┌────────

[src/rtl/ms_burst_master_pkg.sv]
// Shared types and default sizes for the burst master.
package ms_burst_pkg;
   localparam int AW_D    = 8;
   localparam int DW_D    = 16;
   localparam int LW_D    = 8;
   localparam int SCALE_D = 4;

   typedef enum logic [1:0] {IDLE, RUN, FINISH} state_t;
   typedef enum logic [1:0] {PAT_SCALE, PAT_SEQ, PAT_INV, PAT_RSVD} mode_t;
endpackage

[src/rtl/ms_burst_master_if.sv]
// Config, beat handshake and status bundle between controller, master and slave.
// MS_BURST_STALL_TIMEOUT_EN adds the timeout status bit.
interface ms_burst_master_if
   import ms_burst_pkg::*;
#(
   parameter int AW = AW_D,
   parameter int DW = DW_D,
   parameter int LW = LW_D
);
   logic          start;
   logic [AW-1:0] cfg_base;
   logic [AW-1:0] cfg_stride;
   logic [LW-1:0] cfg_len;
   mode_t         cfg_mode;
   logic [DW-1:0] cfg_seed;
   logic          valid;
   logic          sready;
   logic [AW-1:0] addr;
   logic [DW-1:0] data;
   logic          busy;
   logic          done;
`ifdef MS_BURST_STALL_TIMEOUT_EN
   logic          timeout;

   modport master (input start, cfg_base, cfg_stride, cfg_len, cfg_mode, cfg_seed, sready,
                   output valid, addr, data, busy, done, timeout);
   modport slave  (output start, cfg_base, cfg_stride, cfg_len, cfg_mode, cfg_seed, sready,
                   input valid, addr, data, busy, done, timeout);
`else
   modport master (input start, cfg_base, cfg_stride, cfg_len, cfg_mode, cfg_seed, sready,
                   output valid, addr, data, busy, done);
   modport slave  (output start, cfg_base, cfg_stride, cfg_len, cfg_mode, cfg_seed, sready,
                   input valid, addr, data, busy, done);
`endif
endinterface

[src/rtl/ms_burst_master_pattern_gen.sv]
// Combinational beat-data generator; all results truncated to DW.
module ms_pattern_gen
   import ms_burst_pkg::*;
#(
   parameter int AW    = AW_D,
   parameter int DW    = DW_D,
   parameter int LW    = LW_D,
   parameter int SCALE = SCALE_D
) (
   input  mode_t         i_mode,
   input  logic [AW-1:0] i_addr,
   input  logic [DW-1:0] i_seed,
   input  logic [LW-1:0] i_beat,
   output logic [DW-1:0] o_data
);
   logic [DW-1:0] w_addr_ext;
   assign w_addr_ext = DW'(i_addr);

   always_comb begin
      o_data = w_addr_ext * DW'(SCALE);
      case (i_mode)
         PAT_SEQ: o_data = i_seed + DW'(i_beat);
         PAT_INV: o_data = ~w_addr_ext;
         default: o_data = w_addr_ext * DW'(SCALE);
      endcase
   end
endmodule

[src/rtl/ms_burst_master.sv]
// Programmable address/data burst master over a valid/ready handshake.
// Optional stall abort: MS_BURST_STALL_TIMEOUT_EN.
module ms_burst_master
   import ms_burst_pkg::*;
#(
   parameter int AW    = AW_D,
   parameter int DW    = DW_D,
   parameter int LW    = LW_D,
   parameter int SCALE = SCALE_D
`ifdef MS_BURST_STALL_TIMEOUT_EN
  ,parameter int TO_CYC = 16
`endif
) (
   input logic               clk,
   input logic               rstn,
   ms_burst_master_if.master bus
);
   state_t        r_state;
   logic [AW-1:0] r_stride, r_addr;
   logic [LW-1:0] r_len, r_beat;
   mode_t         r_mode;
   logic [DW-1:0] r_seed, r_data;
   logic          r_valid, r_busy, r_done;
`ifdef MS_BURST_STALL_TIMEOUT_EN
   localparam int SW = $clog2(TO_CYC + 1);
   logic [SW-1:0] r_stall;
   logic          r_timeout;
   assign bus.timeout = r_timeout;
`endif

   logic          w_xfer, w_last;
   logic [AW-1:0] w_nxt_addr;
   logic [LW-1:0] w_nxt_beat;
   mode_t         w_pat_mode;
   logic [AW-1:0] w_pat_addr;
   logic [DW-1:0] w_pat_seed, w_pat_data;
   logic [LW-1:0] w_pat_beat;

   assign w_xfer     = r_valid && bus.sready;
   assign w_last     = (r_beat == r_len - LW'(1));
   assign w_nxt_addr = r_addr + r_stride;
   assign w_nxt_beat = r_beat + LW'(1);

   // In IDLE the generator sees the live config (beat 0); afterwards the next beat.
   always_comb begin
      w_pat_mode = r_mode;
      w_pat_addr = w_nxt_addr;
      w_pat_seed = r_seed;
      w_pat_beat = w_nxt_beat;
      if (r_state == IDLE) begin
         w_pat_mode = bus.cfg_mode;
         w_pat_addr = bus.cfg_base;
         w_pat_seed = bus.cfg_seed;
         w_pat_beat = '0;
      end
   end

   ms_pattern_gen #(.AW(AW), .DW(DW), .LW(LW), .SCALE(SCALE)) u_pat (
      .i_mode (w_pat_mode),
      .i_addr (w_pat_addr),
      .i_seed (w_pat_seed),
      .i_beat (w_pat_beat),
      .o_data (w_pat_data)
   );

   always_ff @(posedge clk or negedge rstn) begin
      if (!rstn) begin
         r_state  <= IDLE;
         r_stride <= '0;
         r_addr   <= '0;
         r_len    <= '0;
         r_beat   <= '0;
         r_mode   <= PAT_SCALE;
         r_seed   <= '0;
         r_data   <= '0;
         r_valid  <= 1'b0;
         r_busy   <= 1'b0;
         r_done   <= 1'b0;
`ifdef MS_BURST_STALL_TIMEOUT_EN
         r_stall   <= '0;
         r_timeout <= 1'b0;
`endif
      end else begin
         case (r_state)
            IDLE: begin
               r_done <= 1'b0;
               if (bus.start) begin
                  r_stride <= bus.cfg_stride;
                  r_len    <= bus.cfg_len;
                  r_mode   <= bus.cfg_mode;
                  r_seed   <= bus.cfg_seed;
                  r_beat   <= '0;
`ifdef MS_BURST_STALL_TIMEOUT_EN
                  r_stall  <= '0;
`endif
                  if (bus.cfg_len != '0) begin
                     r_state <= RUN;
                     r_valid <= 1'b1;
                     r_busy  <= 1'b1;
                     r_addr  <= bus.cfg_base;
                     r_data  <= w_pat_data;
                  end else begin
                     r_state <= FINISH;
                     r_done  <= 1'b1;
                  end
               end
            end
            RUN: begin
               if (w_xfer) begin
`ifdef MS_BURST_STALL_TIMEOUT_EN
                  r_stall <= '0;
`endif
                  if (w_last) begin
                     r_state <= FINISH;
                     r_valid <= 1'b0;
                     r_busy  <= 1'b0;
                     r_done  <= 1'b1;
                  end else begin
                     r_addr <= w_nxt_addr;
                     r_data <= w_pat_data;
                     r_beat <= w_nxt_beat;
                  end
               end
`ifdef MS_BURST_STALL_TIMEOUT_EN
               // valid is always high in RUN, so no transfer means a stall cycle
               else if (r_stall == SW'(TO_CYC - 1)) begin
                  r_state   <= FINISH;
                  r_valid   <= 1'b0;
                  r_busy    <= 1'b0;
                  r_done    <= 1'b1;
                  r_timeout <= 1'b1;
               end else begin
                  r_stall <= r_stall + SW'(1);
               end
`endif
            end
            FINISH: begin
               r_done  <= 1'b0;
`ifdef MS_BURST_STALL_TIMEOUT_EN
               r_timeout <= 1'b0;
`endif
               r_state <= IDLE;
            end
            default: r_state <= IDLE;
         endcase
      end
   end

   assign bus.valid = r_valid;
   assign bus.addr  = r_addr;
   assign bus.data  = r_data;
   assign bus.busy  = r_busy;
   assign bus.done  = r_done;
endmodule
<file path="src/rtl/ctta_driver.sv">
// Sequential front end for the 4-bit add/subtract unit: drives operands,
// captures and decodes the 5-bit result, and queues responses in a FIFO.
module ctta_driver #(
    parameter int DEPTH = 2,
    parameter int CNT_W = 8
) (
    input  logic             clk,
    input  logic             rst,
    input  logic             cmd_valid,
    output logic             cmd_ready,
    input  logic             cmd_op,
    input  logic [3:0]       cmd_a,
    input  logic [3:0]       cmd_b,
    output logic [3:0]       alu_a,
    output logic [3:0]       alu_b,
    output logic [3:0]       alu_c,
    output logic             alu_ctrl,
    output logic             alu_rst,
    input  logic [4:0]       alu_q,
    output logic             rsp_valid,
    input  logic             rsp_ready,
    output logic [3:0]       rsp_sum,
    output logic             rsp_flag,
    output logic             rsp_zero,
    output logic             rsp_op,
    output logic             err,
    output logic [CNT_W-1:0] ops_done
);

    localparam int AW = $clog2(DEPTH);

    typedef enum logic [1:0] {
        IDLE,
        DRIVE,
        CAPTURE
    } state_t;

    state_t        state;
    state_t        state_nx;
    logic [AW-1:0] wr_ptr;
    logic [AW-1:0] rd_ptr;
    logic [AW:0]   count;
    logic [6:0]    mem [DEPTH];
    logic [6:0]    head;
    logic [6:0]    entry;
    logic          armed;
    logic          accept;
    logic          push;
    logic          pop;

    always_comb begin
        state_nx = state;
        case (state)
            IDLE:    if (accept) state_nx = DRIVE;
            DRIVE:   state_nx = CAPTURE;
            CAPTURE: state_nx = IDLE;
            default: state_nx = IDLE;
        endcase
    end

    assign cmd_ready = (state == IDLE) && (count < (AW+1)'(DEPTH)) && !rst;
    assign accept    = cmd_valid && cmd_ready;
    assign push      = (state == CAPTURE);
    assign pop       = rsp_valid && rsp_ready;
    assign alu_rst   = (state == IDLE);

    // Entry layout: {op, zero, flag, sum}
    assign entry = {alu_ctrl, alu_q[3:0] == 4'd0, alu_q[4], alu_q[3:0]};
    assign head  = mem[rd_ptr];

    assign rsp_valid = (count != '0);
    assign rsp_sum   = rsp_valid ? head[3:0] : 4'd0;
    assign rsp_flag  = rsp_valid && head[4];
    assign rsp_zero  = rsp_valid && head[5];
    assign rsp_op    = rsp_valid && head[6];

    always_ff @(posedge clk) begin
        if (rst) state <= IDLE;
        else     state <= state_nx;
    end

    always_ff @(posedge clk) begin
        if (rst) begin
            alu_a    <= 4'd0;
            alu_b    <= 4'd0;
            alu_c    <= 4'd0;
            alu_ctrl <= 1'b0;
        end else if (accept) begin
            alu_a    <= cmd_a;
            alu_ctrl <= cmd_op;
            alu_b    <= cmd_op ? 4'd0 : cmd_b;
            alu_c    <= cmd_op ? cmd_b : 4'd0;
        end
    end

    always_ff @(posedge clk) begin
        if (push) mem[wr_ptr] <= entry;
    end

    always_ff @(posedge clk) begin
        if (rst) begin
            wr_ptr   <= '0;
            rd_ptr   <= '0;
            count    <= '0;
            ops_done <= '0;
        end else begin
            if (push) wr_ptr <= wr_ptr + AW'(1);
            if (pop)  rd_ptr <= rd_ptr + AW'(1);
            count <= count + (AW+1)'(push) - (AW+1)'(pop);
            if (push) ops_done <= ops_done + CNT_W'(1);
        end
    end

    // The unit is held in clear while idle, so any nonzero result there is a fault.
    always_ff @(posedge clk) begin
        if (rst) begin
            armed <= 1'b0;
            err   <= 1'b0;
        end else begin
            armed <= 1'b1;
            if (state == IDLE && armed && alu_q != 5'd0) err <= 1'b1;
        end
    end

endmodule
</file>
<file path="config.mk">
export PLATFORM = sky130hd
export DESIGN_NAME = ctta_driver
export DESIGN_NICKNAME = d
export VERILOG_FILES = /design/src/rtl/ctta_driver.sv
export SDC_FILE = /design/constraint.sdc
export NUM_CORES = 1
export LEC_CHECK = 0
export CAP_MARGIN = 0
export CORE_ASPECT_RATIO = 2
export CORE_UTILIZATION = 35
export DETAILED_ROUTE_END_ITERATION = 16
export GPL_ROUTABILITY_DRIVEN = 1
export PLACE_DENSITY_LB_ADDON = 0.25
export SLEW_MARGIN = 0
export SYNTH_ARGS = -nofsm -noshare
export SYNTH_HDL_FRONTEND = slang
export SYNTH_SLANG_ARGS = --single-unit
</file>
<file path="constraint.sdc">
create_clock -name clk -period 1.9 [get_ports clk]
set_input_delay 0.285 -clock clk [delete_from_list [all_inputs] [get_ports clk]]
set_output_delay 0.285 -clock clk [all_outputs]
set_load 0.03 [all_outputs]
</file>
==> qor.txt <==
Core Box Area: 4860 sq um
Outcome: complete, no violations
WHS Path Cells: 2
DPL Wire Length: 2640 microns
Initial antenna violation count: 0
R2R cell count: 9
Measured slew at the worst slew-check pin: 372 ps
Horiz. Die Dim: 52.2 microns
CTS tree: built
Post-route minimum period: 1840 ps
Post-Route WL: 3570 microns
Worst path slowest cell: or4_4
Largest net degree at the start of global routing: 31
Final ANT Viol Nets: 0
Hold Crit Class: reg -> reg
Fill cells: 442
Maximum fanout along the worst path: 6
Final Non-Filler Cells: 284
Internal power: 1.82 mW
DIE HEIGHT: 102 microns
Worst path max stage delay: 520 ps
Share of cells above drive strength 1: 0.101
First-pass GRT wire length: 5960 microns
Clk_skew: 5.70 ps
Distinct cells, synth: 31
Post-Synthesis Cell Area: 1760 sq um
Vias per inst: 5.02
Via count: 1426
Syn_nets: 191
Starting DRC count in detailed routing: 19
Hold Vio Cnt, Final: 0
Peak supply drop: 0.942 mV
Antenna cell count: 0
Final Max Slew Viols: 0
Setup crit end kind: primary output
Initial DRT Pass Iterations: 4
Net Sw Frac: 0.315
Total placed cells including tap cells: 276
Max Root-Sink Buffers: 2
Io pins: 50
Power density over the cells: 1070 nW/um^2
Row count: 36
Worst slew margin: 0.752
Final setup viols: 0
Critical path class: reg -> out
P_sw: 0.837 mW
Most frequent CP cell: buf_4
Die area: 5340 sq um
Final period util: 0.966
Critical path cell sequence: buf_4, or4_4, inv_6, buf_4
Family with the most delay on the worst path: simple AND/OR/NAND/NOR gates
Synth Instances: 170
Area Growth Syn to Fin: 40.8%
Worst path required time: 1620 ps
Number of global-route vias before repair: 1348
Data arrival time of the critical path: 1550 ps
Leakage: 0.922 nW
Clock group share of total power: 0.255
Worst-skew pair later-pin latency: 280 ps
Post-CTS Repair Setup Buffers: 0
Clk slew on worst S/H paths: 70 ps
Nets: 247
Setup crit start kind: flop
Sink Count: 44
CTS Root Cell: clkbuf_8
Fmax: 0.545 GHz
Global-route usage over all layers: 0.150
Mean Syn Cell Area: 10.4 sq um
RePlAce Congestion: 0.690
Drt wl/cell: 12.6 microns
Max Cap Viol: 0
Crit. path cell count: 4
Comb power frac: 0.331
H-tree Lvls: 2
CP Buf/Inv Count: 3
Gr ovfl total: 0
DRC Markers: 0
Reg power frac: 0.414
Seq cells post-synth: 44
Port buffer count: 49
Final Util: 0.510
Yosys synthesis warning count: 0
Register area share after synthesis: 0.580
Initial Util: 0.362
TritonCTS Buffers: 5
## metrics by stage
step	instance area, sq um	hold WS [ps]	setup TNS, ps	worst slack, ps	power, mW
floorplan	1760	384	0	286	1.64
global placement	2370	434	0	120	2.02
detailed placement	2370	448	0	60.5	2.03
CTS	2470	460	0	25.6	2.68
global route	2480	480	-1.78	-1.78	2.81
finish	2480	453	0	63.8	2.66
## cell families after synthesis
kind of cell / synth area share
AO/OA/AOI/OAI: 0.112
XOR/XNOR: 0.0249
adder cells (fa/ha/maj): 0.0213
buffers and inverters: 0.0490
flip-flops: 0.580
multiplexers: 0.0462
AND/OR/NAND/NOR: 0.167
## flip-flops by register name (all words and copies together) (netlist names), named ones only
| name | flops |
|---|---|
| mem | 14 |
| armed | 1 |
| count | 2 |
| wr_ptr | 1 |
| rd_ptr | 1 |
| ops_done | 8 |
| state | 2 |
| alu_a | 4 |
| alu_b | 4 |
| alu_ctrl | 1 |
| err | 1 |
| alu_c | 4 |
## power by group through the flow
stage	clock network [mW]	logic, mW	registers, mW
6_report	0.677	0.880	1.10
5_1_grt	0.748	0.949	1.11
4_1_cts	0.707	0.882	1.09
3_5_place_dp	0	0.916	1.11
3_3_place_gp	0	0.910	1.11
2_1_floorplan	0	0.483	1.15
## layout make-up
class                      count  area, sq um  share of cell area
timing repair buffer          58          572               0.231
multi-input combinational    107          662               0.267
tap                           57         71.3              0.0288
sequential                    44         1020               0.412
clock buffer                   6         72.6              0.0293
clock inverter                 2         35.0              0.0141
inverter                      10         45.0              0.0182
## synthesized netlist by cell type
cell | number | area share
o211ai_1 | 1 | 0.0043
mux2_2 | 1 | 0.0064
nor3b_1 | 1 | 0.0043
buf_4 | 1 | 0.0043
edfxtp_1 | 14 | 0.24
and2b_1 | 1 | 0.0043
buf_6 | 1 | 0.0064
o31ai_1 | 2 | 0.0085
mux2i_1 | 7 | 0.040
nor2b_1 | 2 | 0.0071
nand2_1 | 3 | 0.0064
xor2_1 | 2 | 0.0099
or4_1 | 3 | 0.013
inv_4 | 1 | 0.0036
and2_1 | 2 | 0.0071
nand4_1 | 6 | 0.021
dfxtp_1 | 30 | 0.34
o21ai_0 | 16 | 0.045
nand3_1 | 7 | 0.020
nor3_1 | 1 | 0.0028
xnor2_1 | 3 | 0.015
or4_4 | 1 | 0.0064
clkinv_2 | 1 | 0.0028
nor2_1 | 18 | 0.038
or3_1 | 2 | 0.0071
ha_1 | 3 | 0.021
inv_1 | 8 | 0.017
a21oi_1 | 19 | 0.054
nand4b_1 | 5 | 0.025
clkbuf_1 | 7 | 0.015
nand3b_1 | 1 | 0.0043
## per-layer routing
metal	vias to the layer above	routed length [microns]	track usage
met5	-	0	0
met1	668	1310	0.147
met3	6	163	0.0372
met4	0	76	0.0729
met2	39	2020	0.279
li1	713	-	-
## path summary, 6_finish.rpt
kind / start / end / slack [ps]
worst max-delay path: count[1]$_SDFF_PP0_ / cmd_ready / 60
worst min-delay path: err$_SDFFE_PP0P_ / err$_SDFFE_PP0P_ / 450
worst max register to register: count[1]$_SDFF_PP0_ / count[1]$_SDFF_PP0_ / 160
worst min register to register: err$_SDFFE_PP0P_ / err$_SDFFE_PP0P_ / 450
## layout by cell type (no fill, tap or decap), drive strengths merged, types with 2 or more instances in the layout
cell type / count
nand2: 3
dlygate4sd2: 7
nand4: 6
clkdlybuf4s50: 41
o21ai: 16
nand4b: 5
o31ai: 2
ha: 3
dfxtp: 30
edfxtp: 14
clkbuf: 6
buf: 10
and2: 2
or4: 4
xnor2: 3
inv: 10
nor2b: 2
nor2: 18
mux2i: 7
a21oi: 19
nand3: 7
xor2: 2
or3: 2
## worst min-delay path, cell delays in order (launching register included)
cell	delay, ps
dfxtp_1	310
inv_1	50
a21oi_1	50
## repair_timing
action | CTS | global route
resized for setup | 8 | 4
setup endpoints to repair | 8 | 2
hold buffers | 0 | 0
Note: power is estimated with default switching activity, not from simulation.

└────────

**What the task asks:**
After locating the line with "xor2_1 | 2 | 0.0099" above, return that line and every later line through the one with "worst max register", word for word and with nothing else.

**Your solution:**
xor2_1 | 2 | 0.0099
or4_1 | 3 | 0.013
inv_4 | 1 | 0.0036
and2_1 | 2 | 0.0071
nand4_1 | 6 | 0.021
dfxtp_1 | 30 | 0.34
o21ai_0 | 16 | 0.045
nand3_1 | 7 | 0.020
nor3_1 | 1 | 0.0028
xnor2_1 | 3 | 0.015
or4_4 | 1 | 0.0064
clkinv_2 | 1 | 0.0028
nor2_1 | 18 | 0.038
or3_1 | 2 | 0.0071
ha_1 | 3 | 0.021
inv_1 | 8 | 0.017
a21oi_1 | 19 | 0.054
nand4b_1 | 5 | 0.025
clkbuf_1 | 7 | 0.015
nand3b_1 | 1 | 0.0043
## per-layer routing
metal	vias to the layer above	routed length [microns]	track usage
met5	-	0	0
met1	668	1310	0.147
met3	6	163	0.0372
met4	0	76	0.0729
met2	39	2020	0.279
li1	713	-	-
## path summary, 6_finish.rpt
kind / start / end / slack [ps]
worst max-delay path: count[1]$_SDFF_PP0_ / cmd_ready / 60
worst min-delay path: err$_SDFFE_PP0P_ / err$_SDFFE_PP0P_ / 450
worst max register to register: count[1]$_SDFF_PP0_ / count[1]$_SDFF_PP0_ / 160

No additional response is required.